Available data |
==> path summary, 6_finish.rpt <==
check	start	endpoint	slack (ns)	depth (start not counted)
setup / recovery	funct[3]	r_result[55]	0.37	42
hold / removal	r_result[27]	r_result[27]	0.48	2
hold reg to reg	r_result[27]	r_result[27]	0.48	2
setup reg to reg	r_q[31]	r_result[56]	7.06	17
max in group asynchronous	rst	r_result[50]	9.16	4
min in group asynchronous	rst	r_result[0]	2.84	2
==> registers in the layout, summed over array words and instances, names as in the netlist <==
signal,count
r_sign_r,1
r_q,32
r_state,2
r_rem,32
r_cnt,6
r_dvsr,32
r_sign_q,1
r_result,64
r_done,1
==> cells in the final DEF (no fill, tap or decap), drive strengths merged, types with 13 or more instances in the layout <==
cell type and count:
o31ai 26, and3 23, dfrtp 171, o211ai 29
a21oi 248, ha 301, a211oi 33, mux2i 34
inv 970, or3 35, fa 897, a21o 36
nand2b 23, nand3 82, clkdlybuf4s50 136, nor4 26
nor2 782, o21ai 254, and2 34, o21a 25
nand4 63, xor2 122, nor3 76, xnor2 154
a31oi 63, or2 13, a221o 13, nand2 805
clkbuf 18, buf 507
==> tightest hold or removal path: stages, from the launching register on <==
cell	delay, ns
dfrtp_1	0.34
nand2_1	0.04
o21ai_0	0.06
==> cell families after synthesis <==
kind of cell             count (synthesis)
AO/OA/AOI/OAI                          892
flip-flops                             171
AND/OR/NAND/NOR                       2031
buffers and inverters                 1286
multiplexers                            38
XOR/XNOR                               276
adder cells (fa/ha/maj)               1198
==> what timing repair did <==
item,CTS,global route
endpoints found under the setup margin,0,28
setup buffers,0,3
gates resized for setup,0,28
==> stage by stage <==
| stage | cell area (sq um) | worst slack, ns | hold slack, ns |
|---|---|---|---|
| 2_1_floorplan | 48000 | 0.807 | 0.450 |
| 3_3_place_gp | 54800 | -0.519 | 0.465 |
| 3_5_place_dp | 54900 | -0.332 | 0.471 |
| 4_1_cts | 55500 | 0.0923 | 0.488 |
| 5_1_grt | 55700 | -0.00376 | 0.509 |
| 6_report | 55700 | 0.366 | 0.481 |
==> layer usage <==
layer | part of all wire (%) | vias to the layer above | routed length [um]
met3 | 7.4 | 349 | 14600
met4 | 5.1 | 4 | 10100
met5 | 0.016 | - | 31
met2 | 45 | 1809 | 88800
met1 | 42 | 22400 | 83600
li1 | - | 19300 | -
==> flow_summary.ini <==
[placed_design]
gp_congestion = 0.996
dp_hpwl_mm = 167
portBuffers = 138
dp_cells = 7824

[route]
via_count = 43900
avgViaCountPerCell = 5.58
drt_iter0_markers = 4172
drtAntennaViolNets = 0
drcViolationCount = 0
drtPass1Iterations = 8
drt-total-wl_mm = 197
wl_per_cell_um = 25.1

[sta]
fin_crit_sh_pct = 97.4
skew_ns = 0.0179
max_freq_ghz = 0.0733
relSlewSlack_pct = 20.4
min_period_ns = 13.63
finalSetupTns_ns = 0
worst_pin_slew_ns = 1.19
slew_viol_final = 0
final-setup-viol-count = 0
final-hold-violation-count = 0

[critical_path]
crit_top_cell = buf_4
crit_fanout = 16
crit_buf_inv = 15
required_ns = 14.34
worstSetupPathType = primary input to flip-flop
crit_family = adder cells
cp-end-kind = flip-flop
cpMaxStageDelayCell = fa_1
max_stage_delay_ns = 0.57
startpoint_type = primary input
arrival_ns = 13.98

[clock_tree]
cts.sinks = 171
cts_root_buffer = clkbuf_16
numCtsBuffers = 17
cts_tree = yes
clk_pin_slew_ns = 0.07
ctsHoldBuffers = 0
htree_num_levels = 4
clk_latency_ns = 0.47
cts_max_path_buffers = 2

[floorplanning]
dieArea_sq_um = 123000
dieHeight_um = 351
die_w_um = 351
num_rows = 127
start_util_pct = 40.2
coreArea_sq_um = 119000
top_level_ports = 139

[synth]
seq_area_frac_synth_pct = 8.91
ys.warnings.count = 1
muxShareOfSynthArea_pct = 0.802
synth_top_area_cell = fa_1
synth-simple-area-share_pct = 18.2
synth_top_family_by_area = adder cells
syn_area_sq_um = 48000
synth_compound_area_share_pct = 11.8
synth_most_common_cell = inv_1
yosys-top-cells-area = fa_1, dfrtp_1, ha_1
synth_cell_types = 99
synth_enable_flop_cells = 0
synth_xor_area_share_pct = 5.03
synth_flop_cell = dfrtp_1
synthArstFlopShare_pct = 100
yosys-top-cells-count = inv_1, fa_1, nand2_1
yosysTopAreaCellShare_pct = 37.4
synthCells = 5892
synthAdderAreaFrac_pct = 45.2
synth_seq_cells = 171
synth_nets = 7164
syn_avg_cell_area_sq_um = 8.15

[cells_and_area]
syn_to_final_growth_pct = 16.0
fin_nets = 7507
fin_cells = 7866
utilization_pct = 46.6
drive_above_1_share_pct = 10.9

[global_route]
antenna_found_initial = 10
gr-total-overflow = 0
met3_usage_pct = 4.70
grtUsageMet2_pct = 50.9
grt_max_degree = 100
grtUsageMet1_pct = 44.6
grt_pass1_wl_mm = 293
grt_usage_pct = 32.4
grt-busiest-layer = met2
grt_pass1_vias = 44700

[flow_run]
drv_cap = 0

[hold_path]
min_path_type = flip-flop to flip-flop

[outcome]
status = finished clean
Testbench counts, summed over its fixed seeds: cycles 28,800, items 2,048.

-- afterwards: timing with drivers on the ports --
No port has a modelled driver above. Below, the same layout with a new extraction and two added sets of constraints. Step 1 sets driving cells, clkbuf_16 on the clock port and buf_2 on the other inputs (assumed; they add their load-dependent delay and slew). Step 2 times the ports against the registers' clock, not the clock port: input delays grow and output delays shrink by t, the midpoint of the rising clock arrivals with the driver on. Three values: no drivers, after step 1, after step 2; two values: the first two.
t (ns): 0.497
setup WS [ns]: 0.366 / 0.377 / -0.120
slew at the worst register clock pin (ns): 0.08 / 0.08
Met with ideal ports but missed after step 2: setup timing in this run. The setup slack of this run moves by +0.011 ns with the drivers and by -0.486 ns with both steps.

Work task |
An exact restatement of the data is required.

Expected answer |
==> path summary, 6_finish.rpt <==
check	start	endpoint	slack (ns)	depth (start not counted)
setup / recovery	funct[3]	r_result[55]	0.37	42
hold / removal	r_result[27]	r_result[27]	0.48	2
hold reg to reg	r_result[27]	r_result[27]	0.48	2
setup reg to reg	r_q[31]	r_result[56]	7.06	17
max in group asynchronous	rst	r_result[50]	9.16	4
min in group asynchronous	rst	r_result[0]	2.84	2
==> registers in the layout, summed over array words and instances, names as in the netlist <==
signal,count
r_sign_r,1
r_q,32
r_state,2
r_rem,32
r_cnt,6
r_dvsr,32
r_sign_q,1
r_result,64
r_done,1
==> cells in the final DEF (no fill, tap or decap), drive strengths merged, types with 13 or more instances in the layout <==
cell type and count:
o31ai 26, and3 23, dfrtp 171, o211ai 29
a21oi 248, ha 301, a211oi 33, mux2i 34
inv 970, or3 35, fa 897, a21o 36
nand2b 23, nand3 82, clkdlybuf4s50 136, nor4 26
nor2 782, o21ai 254, and2 34, o21a 25
nand4 63, xor2 122, nor3 76, xnor2 154
a31oi 63, or2 13, a221o 13, nand2 805
clkbuf 18, buf 507
==> tightest hold or removal path: stages, from the launching register on <==
cell	delay, ns
dfrtp_1	0.34
nand2_1	0.04
o21ai_0	0.06
==> cell families after synthesis <==
kind of cell             count (synthesis)
AO/OA/AOI/OAI                          892
flip-flops                             171
AND/OR/NAND/NOR                       2031
buffers and inverters                 1286
multiplexers                            38
XOR/XNOR                               276
adder cells (fa/ha/maj)               1198
==> what timing repair did <==
item,CTS,global route
endpoints found under the setup margin,0,28
setup buffers,0,3
gates resized for setup,0,28
==> stage by stage <==
| stage | cell area (sq um) | worst slack, ns | hold slack, ns |
|---|---|---|---|
| 2_1_floorplan | 48000 | 0.807 | 0.450 |
| 3_3_place_gp | 54800 | -0.519 | 0.465 |
| 3_5_place_dp | 54900 | -0.332 | 0.471 |
| 4_1_cts | 55500 | 0.0923 | 0.488 |
| 5_1_grt | 55700 | -0.00376 | 0.509 |
| 6_report | 55700 | 0.366 | 0.481 |
==> layer usage <==
layer | part of all wire (%) | vias to the layer above | routed length [um]
met3 | 7.4 | 349 | 14600
met4 | 5.1 | 4 | 10100
met5 | 0.016 | - | 31
met2 | 45 | 1809 | 88800
met1 | 42 | 22400 | 83600
li1 | - | 19300 | -
==> flow_summary.ini <==
[placed_design]
gp_congestion = 0.996
dp_hpwl_mm = 167
portBuffers = 138
dp_cells = 7824

[route]
via_count = 43900
avgViaCountPerCell = 5.58
drt_iter0_markers = 4172
drtAntennaViolNets = 0
drcViolationCount = 0
drtPass1Iterations = 8
drt-total-wl_mm = 197
wl_per_cell_um = 25.1

[sta]
fin_crit_sh_pct = 97.4
skew_ns = 0.0179
max_freq_ghz = 0.0733
relSlewSlack_pct = 20.4
min_period_ns = 13.63
finalSetupTns_ns = 0
worst_pin_slew_ns = 1.19
slew_viol_final = 0
final-setup-viol-count = 0
final-hold-violation-count = 0

[critical_path]
crit_top_cell = buf_4
crit_fanout = 16
crit_buf_inv = 15
required_ns = 14.34
worstSetupPathType = primary input to flip-flop
crit_family = adder cells
cp-end-kind = flip-flop
cpMaxStageDelayCell = fa_1
max_stage_delay_ns = 0.57
startpoint_type = primary input
arrival_ns = 13.98

[clock_tree]
cts.sinks = 171
cts_root_buffer = clkbuf_16
numCtsBuffers = 17
cts_tree = yes
clk_pin_slew_ns = 0.07
ctsHoldBuffers = 0
htree_num_levels = 4
clk_latency_ns = 0.47
cts_max_path_buffers = 2

[floorplanning]
dieArea_sq_um = 123000
dieHeight_um = 351
die_w_um = 351
num_rows = 127
start_util_pct = 40.2
coreArea_sq_um = 119000
top_level_ports = 139

[synth]
seq_area_frac_synth_pct = 8.91
ys.warnings.count = 1
muxShareOfSynthArea_pct = 0.802
synth_top_area_cell = fa_1
synth-simple-area-share_pct = 18.2
synth_top_family_by_area = adder cells
syn_area_sq_um = 48000
synth_compound_area_share_pct = 11.8
synth_most_common_cell = inv_1
yosys-top-cells-area = fa_1, dfrtp_1, ha_1
synth_cell_types = 99
synth_enable_flop_cells = 0
synth_xor_area_share_pct = 5.03
synth_flop_cell = dfrtp_1
synthArstFlopShare_pct = 100
yosys-top-cells-count = inv_1, fa_1, nand2_1
yosysTopAreaCellShare_pct = 37.4
synthCells = 5892
synthAdderAreaFrac_pct = 45.2
synth_seq_cells = 171
synth_nets = 7164
syn_avg_cell_area_sq_um = 8.15

[cells_and_area]
syn_to_final_growth_pct = 16.0
fin_nets = 7507
fin_cells = 7866
utilization_pct = 46.6
drive_above_1_share_pct = 10.9

[global_route]
antenna_found_initial = 10
gr-total-overflow = 0
met3_usage_pct = 4.70
grtUsageMet2_pct = 50.9
grt_max_degree = 100
grtUsageMet1_pct = 44.6
grt_pass1_wl_mm = 293
grt_usage_pct = 32.4
grt-busiest-layer = met2
grt_pass1_vias = 44700

[flow_run]
drv_cap = 0

[hold_path]
min_path_type = flip-flop to flip-flop

[outcome]
status = finished clean
Testbench counts, summed over its fixed seeds: cycles 28,800, items 2,048.

-- afterwards: timing with drivers on the ports --
No port has a modelled driver above. Below, the same layout with a new extraction and two added sets of constraints. Step 1 sets driving cells, clkbuf_16 on the clock port and buf_2 on the other inputs (assumed; they add their load-dependent delay and slew). Step 2 times the ports against the registers' clock, not the clock port: input delays grow and output delays shrink by t, the midpoint of the rising clock arrivals with the driver on. Three values: no drivers, after step 1, after step 2; two values: the first two.
t (ns): 0.497
setup WS [ns]: 0.366 / 0.377 / -0.120
slew at the worst register clock pin (ns): 0.08 / 0.08
Met with ideal ports but missed after step 2: setup timing in this run. The setup slack of this run moves by +0.011 ns with the drivers and by -0.486 ns with both steps.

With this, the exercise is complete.